Guest essay by Eric Worrall
According to The Atlantic, Biden didn’t cause inflation by dumping crazy amounts of money into the economy, the inflation occurred because climate change prevented the economy from responding the way it was supposed to.
The World Isn’t Ready for Climate-Change-Driven Inflation
Extreme weather and energy uncertainty are already sending prices soaring.
Over the past year, U.S. consumer prices have risen 7 percent, their fastest rate in nearly four decades, frustrating households and tanking President Joe Biden’s approval rating. And no wonder. High inflation corrodes the basic machinery of the economy, unsettling consumers, troubling companies, and preventing everyone from making sturdy plans for the future.
Now, Biden is not a king, nor does he have an alchemist on staff. But some economists believe that he accidentally did something similar last year when he passed a $1.9 trillion relief bill into an economy still constrained by the pandemic. Flush with $1,400 stimulus checks but stuck at home, consumer spending on durable goods surged. But where was all that stuff supposed to come from? America’s overeager excess of dollars leapt into the world, chasing goos from factories shut down by the Delta variant and ports clogged with shipping containers.

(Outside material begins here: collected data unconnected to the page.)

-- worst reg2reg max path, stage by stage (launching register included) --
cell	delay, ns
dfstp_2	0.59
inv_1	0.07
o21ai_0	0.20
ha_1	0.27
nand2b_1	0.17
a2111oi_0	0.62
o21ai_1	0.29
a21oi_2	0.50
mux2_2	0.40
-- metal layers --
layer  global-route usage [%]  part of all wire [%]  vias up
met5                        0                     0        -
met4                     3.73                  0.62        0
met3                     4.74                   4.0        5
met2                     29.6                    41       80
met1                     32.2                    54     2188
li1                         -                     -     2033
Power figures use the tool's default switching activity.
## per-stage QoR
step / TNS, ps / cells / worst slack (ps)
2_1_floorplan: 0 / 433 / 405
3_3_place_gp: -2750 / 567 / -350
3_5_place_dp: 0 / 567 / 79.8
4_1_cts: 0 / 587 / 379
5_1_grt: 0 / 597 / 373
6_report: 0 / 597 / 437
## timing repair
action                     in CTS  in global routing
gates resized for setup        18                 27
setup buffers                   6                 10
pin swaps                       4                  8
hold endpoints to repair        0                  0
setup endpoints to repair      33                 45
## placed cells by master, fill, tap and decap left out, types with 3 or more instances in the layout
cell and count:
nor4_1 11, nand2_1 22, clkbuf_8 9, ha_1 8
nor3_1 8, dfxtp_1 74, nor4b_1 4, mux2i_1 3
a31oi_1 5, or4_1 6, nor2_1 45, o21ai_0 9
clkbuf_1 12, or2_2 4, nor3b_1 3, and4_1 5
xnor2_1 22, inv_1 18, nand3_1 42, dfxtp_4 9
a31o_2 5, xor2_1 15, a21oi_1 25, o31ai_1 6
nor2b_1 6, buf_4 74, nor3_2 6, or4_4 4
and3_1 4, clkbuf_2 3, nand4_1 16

But it also went chasing after … scarce lumber from Canadian forests. Some of the biggest causes of today’s inflation do not seem related to the sudden surfeit of dollars. The surge in dollars can’t explain why gas prices are so high or why coffee prices are spiking. Something else is going on.
For years, scientists and economists have warned that climate change could cause massive shortages of major commodities, such as wine, chocolate, and cereals. Financial regulators have cautioned against a “disorderly transition,” in which the world commits only haphazardly to leaving fossil fuels, so it does not invest enough in their zero-carbon replacements. In an economy as prosperous and powerful as America’s, those problems are likely to show up—at least at first—not as empty grocery shelves or bankrupt gas stations but as price increases.
That phenomenon, long hypothesized, may be starting to actually arrive. Over the past year, unprecedented weather disasters have caused the price of key commodities to spike, and a volatile oil-and-gas market has allowed Russia and Saudi Arabia to exert geopolitical force.
…Read more: https://www.theatlantic.com/science/archive/2022/02/greenflation-prices-inflation-climate-change-coffee-lumber/621456/
Obviously the solution is for President Biden to keep shutting down pipelines and mining leases and dump even more money into the economy, until the supply chain magically heals itself and inflation eases.